▸ **Material supplied**

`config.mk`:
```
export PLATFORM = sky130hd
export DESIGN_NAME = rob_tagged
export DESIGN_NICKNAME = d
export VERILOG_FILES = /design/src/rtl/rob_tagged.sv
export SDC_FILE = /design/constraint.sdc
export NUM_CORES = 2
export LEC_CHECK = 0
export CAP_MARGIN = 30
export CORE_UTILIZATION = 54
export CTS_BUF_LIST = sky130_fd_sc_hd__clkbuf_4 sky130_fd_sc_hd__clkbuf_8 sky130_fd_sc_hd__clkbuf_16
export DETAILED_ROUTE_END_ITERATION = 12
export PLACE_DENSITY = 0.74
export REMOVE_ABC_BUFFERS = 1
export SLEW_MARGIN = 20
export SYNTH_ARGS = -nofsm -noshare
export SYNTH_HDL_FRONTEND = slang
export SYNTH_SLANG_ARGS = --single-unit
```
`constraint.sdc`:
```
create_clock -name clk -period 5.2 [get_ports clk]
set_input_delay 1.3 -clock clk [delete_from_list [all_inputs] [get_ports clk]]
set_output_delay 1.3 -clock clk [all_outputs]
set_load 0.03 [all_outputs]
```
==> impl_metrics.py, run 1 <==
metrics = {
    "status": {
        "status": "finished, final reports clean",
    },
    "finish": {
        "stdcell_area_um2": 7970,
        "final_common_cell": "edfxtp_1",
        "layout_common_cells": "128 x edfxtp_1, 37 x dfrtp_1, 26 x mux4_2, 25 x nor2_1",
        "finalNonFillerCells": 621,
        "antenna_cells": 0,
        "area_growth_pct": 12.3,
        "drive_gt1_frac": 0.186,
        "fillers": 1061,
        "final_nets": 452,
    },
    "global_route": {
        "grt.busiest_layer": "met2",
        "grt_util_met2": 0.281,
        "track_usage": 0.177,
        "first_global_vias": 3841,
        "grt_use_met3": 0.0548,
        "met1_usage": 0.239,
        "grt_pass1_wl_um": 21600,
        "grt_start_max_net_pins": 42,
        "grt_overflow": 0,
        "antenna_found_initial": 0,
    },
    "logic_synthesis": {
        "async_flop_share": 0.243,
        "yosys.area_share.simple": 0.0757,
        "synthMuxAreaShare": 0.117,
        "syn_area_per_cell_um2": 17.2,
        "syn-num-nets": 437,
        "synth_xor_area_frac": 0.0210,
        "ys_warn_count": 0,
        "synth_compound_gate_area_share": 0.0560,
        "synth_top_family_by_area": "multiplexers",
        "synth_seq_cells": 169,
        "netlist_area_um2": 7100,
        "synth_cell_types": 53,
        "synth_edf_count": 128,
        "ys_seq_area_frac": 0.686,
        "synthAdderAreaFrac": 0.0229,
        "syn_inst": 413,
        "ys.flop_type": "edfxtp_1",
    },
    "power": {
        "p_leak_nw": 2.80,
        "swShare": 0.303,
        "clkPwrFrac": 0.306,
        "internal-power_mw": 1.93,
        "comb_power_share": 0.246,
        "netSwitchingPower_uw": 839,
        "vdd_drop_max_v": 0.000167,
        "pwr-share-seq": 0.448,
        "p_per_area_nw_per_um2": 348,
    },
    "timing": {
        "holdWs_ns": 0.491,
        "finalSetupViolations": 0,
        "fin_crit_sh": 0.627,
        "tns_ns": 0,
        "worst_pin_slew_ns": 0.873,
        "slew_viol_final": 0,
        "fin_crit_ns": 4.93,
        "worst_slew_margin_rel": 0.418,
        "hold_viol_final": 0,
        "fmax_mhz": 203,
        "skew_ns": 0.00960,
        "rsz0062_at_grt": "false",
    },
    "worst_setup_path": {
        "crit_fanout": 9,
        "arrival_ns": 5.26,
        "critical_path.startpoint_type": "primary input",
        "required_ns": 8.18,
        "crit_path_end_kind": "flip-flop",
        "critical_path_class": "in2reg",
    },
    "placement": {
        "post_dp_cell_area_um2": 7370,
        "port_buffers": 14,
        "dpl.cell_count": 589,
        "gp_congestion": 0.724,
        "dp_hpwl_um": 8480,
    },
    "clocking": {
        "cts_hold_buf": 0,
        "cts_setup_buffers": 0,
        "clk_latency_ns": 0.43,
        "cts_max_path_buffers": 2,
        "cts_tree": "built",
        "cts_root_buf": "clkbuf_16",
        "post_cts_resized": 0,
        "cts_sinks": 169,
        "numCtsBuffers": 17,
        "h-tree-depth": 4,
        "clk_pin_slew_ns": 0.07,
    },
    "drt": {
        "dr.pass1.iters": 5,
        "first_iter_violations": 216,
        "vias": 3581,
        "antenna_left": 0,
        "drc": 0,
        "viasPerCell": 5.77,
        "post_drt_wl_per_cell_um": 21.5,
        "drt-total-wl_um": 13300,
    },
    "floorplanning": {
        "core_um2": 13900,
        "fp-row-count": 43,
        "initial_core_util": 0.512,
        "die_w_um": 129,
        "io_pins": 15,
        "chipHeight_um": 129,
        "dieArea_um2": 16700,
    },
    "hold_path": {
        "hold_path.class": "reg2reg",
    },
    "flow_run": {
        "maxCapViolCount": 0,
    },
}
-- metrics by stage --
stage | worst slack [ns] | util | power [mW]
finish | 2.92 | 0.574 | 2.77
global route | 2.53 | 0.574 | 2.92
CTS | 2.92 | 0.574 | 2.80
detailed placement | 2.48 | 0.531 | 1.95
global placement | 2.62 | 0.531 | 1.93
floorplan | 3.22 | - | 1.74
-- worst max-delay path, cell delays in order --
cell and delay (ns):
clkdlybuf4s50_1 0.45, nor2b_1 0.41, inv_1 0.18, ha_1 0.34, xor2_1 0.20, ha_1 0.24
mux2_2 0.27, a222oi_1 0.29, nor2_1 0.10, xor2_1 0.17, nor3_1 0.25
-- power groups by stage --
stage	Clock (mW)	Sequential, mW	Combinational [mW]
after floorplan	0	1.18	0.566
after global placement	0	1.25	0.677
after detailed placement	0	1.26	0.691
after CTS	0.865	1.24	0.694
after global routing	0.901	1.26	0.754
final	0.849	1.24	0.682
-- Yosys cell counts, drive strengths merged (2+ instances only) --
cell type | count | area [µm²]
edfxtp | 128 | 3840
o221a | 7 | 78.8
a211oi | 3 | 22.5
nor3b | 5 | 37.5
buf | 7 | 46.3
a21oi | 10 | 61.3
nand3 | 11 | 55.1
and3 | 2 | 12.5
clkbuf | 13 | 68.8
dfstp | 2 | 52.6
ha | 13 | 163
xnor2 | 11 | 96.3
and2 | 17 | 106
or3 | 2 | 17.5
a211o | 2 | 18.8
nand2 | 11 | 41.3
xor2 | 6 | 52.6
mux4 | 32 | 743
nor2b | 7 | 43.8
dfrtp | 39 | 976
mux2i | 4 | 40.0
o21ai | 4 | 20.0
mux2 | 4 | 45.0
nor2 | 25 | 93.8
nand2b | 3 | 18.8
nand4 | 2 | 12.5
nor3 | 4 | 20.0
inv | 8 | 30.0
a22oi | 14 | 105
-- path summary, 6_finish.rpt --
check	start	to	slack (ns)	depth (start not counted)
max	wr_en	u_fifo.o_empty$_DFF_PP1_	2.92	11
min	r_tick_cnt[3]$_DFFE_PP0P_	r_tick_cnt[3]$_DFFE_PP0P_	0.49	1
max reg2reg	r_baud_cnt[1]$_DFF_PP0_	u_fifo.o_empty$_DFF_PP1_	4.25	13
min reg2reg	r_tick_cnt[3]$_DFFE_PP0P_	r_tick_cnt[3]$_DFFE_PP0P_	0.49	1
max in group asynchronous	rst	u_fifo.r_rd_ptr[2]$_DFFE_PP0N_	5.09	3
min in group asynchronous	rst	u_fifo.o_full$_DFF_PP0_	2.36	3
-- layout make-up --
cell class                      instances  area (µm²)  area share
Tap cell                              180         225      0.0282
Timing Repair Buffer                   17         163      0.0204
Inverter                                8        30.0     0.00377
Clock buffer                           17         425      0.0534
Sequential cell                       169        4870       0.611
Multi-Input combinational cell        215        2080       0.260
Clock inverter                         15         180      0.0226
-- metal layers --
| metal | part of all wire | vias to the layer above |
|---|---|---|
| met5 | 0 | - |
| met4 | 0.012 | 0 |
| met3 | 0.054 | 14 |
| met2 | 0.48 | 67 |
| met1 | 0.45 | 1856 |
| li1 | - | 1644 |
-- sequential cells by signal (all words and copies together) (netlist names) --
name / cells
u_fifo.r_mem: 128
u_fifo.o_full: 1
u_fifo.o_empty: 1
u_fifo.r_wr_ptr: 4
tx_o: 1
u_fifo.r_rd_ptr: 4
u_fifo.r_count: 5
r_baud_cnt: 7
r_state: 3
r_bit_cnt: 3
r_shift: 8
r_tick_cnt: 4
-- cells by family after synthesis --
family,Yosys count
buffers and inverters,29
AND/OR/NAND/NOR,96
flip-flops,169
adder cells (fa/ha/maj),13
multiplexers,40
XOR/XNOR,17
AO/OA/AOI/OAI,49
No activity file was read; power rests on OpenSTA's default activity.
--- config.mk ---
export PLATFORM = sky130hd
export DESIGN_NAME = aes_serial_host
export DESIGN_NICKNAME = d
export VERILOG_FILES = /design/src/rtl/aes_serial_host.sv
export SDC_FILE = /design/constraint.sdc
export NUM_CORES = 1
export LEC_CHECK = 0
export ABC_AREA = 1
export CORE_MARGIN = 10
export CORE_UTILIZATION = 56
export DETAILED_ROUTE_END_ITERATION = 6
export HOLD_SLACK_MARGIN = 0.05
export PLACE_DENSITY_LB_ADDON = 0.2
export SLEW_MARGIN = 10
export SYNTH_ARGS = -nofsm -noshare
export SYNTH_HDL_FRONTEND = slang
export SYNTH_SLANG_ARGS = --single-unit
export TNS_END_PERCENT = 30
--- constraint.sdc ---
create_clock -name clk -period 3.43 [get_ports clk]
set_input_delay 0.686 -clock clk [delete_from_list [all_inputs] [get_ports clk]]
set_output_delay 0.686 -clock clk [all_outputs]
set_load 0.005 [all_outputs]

▸ **Exercise aim**
For the string "flip", return every line of the data where it appears.

▸ **Solution for this exercise**
        "crit_path_end_kind": "flip-flop",
flip-flops,169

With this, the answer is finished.